Task goal: Entries follow. Return each line that contains the word "changed".

(Source material)

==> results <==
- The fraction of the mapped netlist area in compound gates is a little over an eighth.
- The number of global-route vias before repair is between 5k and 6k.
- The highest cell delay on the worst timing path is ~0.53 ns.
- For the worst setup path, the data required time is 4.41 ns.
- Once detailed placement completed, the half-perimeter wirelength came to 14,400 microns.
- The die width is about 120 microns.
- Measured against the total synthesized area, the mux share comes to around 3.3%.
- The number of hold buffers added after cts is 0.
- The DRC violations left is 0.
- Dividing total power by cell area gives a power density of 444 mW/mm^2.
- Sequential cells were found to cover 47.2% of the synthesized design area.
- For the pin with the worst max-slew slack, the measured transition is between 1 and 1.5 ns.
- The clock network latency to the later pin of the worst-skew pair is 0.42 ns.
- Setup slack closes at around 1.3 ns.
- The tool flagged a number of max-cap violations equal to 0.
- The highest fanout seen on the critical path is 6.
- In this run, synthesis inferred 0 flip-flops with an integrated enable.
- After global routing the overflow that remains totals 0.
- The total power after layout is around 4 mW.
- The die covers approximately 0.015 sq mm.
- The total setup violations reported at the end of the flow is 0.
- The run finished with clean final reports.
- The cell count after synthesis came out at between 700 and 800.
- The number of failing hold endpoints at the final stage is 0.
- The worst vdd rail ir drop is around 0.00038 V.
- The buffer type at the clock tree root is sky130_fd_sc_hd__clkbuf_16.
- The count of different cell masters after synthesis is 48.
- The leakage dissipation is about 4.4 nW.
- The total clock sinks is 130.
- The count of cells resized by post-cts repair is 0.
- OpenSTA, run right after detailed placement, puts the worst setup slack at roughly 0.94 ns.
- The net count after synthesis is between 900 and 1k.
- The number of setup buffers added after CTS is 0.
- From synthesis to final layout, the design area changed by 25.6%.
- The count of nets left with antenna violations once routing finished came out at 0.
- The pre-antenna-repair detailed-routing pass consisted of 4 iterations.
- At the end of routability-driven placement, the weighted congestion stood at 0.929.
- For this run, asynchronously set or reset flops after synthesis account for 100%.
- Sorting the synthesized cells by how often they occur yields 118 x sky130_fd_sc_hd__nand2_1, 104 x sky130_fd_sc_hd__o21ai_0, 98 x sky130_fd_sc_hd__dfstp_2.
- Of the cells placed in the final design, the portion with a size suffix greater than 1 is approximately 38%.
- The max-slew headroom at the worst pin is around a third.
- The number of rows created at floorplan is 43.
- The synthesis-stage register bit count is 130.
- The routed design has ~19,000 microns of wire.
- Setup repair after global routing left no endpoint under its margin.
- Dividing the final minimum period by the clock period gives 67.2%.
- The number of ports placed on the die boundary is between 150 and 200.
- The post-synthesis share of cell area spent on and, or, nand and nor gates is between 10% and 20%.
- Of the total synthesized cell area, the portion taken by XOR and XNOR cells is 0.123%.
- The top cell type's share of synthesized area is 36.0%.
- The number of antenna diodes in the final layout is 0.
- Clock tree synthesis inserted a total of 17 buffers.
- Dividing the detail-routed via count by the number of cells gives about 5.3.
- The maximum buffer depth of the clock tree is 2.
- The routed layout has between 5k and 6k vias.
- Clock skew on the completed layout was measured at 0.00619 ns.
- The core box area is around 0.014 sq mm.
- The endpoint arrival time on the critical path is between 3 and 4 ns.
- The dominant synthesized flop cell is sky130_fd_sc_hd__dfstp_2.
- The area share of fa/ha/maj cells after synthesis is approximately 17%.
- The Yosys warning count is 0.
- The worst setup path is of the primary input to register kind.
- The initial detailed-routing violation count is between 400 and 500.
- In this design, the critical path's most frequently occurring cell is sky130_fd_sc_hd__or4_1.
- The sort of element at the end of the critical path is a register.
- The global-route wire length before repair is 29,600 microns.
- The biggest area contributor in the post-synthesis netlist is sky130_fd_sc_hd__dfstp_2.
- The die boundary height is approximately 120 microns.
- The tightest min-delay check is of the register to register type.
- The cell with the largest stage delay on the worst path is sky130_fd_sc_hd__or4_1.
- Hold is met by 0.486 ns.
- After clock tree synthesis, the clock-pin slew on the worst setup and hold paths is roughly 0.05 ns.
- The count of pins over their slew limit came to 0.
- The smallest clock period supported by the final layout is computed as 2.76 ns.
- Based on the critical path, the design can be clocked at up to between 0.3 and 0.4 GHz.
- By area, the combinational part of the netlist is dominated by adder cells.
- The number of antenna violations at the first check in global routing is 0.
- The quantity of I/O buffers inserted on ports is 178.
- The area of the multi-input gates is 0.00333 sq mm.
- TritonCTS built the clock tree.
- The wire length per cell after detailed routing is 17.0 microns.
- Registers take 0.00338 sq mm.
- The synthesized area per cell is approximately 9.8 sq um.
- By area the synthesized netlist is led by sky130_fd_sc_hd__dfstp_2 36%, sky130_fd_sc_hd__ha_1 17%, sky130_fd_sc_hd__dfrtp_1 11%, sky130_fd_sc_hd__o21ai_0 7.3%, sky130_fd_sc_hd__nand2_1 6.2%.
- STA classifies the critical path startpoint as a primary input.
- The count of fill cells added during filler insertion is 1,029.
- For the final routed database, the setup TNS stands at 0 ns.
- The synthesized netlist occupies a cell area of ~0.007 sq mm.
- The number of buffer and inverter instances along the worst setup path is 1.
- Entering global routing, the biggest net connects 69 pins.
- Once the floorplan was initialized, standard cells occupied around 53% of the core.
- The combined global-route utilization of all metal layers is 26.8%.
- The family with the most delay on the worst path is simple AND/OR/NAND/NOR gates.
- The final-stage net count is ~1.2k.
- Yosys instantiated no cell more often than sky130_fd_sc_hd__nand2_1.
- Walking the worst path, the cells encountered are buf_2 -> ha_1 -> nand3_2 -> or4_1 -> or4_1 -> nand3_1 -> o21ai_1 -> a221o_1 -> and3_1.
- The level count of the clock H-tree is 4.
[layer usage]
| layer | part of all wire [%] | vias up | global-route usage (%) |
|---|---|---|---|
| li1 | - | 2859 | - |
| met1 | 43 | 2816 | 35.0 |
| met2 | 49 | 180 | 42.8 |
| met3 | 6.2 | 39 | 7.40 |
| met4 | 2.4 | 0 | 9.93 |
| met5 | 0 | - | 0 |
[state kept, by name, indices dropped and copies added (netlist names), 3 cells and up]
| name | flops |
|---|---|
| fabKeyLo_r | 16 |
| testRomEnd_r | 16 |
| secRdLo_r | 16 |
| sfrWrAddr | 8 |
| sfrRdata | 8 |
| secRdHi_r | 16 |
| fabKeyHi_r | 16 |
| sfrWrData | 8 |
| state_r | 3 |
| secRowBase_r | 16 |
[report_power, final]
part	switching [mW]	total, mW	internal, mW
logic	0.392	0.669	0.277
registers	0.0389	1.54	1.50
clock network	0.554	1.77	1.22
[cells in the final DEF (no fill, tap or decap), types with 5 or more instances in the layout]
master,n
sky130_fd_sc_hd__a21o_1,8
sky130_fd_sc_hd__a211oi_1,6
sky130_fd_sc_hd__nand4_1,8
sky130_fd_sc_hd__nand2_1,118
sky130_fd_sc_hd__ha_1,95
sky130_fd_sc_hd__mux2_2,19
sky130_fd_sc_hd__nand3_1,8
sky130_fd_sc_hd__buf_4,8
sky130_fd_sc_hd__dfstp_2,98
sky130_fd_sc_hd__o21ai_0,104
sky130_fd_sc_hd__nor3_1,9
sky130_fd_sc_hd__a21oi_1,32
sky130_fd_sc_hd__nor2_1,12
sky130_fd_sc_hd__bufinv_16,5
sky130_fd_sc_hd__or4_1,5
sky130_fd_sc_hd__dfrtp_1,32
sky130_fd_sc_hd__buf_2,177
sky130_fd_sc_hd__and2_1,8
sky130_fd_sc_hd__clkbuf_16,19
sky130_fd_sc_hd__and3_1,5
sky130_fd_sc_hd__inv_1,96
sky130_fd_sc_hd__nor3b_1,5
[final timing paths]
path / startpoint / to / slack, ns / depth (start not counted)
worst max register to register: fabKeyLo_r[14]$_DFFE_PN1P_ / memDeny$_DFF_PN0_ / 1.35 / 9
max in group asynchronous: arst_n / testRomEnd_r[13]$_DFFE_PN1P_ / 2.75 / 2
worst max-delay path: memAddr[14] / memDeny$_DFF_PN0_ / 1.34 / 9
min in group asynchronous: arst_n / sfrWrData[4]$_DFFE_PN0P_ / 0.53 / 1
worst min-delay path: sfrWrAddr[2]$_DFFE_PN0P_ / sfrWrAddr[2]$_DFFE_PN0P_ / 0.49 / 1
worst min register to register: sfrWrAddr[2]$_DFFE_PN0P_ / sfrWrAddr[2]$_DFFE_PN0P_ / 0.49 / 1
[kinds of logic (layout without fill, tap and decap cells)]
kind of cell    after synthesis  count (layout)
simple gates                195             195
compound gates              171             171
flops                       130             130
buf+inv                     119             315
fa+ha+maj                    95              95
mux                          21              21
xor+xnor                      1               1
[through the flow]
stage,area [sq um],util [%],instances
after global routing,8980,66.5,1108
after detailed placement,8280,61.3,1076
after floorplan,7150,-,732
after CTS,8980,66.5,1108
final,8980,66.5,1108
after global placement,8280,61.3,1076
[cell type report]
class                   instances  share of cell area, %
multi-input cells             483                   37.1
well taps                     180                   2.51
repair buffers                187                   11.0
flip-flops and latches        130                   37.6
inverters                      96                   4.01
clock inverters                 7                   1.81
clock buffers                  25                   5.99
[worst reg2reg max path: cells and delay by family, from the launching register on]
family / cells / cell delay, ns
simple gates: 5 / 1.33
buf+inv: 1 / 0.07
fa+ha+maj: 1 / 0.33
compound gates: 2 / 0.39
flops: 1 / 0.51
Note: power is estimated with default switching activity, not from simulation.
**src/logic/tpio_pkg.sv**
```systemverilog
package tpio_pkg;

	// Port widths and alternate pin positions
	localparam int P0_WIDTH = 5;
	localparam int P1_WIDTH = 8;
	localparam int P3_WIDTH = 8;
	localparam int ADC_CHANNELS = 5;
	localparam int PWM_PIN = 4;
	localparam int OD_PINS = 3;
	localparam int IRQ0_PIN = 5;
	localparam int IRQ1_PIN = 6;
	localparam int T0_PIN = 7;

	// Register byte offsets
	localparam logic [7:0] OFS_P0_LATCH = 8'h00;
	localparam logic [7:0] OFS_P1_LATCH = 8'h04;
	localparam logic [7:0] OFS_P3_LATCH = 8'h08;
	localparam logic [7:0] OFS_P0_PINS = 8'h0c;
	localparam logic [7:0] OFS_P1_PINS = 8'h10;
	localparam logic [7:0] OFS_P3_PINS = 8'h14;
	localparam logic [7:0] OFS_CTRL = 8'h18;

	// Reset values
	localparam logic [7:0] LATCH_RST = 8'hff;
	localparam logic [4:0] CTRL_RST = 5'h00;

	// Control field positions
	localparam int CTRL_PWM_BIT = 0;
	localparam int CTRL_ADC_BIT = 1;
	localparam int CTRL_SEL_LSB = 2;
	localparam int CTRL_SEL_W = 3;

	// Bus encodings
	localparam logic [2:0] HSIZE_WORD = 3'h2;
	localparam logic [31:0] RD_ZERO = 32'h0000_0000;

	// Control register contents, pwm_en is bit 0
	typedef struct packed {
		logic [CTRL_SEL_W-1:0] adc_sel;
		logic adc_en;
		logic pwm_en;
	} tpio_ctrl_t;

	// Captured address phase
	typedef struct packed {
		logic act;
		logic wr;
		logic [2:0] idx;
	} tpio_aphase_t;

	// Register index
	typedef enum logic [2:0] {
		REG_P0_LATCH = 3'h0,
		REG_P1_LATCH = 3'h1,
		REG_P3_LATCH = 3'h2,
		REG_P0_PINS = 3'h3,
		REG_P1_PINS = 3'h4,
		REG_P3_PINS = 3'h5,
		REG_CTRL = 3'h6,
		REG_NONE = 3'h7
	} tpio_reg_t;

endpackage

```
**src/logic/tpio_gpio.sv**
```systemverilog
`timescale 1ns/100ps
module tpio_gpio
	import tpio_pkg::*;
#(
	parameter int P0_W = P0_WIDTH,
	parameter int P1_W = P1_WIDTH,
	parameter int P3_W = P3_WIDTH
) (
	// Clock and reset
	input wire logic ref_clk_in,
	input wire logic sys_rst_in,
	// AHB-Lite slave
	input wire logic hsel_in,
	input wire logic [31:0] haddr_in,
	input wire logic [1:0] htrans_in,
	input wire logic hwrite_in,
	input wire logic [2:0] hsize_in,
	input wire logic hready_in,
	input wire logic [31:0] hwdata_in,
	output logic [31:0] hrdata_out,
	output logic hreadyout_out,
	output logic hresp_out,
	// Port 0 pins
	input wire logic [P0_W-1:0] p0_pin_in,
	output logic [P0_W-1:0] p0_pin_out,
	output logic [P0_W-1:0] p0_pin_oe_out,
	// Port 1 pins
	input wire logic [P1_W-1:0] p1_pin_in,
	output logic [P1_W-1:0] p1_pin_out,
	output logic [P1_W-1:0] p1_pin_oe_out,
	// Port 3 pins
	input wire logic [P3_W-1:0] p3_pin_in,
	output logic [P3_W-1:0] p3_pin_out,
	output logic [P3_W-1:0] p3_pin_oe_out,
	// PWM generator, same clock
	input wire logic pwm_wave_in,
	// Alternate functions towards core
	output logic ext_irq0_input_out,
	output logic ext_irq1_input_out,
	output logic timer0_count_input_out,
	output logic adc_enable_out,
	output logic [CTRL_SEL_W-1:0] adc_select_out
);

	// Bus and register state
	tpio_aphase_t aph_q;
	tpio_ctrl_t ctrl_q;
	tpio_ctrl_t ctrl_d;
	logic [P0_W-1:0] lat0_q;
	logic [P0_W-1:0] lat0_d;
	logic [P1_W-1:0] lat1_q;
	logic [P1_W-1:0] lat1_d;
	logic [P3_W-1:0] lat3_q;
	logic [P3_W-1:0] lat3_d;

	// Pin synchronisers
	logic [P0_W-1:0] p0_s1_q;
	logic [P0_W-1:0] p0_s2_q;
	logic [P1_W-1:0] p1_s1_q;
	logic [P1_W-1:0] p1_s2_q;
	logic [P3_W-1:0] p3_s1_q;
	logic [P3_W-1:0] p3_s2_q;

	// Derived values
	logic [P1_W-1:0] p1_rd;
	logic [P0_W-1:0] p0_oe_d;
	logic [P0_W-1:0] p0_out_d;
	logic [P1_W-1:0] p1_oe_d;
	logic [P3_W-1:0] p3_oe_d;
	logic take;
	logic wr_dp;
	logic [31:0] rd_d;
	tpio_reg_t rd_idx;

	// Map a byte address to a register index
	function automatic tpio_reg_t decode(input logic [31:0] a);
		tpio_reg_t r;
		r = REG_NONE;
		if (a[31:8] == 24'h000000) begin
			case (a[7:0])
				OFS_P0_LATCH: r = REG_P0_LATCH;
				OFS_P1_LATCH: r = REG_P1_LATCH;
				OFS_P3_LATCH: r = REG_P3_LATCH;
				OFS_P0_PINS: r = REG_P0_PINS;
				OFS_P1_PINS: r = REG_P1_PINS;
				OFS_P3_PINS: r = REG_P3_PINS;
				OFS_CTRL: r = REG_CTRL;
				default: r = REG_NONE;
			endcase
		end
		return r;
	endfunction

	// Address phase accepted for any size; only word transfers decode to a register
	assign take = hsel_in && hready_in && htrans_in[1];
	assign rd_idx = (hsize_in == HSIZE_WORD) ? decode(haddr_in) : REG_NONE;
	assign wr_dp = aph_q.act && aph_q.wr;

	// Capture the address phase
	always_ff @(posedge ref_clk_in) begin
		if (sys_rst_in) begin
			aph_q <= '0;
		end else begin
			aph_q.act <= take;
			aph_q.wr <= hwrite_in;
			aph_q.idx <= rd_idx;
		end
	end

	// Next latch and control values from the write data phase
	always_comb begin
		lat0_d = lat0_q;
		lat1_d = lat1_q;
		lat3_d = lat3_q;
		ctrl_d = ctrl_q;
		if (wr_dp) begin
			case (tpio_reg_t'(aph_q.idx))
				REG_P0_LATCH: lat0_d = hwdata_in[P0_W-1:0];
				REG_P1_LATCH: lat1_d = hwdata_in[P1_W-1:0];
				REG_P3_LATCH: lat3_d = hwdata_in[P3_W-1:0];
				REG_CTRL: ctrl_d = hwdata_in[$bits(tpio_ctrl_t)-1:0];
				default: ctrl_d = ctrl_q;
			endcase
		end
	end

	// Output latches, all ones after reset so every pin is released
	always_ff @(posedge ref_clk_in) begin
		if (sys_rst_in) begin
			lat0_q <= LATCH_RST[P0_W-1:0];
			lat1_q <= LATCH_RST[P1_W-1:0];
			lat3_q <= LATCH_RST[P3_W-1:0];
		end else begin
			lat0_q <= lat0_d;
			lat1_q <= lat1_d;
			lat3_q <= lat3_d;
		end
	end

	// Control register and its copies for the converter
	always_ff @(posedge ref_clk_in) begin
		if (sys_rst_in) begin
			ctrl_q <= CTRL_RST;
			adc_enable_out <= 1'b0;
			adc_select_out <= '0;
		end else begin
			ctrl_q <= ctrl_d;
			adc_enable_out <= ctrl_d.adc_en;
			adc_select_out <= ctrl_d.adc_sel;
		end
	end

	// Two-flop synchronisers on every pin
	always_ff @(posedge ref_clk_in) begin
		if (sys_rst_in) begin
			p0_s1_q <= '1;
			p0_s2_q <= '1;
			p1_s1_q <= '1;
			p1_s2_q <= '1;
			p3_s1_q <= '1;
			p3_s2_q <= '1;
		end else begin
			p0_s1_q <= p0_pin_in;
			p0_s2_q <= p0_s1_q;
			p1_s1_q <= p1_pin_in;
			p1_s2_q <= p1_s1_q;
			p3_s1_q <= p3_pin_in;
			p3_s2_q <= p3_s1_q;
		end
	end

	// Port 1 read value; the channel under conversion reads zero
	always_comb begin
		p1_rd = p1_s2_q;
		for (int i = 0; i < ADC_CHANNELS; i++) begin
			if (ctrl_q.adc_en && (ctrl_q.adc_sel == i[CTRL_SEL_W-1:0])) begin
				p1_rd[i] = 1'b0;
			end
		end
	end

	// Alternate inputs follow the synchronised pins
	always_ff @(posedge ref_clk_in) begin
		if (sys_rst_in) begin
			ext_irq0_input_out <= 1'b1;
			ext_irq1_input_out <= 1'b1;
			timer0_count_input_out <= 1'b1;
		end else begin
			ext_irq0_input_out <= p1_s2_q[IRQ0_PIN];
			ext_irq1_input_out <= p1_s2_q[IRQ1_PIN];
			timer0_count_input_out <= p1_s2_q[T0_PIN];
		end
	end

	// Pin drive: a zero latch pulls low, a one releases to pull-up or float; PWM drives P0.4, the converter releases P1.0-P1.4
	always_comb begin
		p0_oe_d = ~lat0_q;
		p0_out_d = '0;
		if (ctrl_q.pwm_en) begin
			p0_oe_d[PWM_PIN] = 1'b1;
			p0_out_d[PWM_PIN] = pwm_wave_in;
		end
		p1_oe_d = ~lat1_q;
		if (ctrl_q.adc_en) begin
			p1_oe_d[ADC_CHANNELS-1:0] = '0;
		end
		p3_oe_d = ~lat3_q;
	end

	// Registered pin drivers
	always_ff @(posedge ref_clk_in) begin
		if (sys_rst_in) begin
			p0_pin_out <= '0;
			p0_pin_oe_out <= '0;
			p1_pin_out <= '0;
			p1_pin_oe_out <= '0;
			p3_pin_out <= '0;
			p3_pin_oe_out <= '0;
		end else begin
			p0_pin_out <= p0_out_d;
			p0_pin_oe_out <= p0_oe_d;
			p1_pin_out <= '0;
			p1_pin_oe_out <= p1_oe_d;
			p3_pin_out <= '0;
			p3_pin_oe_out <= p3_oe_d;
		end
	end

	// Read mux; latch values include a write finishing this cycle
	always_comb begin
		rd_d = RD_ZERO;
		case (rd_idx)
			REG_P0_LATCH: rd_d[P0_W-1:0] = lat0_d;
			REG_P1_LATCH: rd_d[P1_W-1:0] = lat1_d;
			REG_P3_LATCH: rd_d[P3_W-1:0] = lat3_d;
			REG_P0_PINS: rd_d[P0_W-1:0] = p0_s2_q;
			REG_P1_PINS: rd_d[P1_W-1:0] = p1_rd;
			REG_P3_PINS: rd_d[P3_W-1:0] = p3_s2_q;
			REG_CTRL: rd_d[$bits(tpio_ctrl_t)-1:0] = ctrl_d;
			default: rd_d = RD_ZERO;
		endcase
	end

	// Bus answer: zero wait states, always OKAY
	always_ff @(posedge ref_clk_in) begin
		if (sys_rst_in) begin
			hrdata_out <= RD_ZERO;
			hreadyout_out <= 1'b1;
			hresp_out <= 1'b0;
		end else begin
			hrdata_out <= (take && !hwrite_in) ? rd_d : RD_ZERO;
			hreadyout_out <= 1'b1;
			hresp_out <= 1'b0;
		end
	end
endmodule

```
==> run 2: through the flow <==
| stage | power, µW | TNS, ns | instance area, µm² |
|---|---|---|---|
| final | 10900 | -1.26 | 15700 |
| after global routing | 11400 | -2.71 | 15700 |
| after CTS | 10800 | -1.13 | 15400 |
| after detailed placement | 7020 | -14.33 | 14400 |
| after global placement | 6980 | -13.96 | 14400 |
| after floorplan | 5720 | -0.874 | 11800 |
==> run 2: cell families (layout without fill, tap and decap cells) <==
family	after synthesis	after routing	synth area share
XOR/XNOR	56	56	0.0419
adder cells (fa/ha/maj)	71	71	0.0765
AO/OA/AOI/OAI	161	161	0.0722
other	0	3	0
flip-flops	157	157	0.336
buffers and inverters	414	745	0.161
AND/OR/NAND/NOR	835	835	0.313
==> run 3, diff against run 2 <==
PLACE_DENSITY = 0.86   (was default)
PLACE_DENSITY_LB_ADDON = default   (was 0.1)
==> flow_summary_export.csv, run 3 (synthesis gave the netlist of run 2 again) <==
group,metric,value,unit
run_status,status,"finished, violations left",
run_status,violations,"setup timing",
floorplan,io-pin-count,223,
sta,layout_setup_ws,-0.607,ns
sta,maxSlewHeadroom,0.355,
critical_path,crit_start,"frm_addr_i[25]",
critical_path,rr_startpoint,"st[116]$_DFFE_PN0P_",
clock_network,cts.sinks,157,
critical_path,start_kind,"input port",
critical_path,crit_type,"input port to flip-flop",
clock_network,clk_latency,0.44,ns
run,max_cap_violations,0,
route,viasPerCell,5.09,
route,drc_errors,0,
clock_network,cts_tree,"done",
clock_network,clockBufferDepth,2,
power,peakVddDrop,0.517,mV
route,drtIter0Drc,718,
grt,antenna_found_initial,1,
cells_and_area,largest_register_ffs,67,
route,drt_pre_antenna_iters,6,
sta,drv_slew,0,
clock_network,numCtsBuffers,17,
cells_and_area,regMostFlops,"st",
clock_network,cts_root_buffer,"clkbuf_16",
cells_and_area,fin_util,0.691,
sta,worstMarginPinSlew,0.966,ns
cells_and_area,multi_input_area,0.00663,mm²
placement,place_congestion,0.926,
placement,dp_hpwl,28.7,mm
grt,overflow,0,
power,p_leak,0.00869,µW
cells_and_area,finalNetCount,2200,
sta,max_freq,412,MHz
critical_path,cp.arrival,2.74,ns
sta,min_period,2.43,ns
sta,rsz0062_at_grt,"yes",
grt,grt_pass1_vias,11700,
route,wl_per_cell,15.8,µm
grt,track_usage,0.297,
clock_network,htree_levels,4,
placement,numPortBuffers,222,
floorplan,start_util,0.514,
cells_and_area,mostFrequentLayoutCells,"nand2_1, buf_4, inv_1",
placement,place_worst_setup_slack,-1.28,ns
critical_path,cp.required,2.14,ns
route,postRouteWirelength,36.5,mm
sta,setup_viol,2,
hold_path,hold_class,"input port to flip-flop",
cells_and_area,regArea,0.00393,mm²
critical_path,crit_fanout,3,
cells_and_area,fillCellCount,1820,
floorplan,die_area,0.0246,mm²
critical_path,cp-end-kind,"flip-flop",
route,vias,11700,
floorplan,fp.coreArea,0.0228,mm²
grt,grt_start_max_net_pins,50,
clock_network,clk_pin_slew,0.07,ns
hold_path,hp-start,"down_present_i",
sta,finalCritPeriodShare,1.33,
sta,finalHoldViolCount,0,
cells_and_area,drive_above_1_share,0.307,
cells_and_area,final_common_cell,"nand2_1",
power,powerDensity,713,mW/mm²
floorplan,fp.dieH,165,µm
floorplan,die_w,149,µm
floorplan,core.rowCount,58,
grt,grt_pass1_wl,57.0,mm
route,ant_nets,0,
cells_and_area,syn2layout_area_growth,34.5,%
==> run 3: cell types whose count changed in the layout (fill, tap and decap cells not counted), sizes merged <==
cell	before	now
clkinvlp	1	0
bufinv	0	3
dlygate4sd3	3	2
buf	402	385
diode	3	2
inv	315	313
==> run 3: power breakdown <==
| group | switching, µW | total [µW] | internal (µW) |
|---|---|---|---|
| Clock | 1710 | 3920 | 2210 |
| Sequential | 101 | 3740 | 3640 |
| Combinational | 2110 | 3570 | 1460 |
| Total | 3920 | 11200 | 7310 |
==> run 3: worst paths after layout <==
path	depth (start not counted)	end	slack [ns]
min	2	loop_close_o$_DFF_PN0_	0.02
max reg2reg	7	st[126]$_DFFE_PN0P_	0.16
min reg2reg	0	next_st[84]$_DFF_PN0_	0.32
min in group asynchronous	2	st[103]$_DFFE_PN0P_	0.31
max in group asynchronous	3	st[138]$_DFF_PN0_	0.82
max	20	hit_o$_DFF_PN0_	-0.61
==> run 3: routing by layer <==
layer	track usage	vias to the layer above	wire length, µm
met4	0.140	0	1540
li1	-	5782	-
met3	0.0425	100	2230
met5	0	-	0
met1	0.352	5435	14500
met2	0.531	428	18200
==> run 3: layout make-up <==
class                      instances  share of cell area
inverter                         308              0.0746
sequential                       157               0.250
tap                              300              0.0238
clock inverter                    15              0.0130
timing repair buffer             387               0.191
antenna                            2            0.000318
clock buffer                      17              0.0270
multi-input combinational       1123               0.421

(End Source material)

Answer box:
- From synthesis to final layout, the design area changed by 25.6%.
==> run 3: cell types whose count changed in the layout (fill, tap and decap cells not counted), sizes merged <==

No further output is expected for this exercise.